Early life and high school career
Bowman attended Grapevine High School in Grapevine, Texas. As a junior, Bowman was elected the District 8-5A Overall MVP in 2016. In his senior year, Bowman threw for 3,570 yards and 38 touchdowns. He was rated as a three star recruit by both 247Sports.com and Rivals.com. Bowman committed to Texas Tech on June 15, 2017 over schools such as Ole Miss, Arkansas, Missouri and Houston.

College career

Texas Tech
Bowman entered his freshman year at Texas Tech in 2018 in a three-way battle for the starting position against junior McLane Carter and sophomore Jett Duffey, with Carter being named the starter for the week 1 game against Ole Miss. Bowman entered the game in the 2nd quarter after Carter suffered a high ankle sprain.
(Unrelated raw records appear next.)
What follows belongs to an exercise in optimizing a design on an open flow for small area; a production flow would make more cautious choices.
Function was checked by simulation only, so behaviour that the tests miss may differ from the original.
Power and IR drop assume default switching activity.

$ cat config.mk
export PLATFORM = sky130hd
export DESIGN_NAME = uvc_app
export DESIGN_NICKNAME = uvc_app
export VERILOG_FILES = /design/flow/design.v
export SDC_FILE = /design/flow/constraint.sdc
export NUM_CORES = 4
export LEC_CHECK = 0
export CAP_MARGIN = 20
export CORE_MARGIN = 2
export CORE_UTILIZATION = 40
export SLEW_MARGIN = 20
$ cat constraint.sdc
create_clock -name core_clock -period 12.5 [get_ports {clk}]
set_input_delay 2.5000 -clock core_clock [delete_from_list [all_inputs] [get_ports {clk}]]
set_output_delay 2.5000 -clock core_clock [all_outputs]
set_load 0.01 [all_outputs]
Bowman went 29/49 for 273 yards with a touchdown in the 27–47 loss. Bowman was named the starter for the week 2 match-up against Lamar, completing 22-of-25 passes for 282 yards with 2 touchdowns, only playing the first half of the game. A week later on September 15, Bowman had a historic game against Houston, completing 43-of-59 passes for 605 yards with five touchdowns in the 63–49 win. Bowman's 605 yards set a Big 12 record for most passing yards in a game by a freshman. On September 29 against West Virginia, Bowman left the game right before halftime after being sandwiched between two defenders with an apparent upper-body injury; it was later revealed that Bowman had suffered a partially collapsed lung. Bowman returned from injury on October 20 for the Red Raiders' game against Kansas; Bowman finished 36/46 for 408 yards with three touchdowns and an interception. On November 3 against Oklahoma, Bowman left the game at halftime for an unknown reason. It was later revealed that he had a re-occurrence of a partially collapsed lung; Bowman was discharged from the hospital on November 7. Bowman finished his freshman year with 227 completions out of 327 attempts for 2,638 yards with 17 touchdowns and 7 interceptions.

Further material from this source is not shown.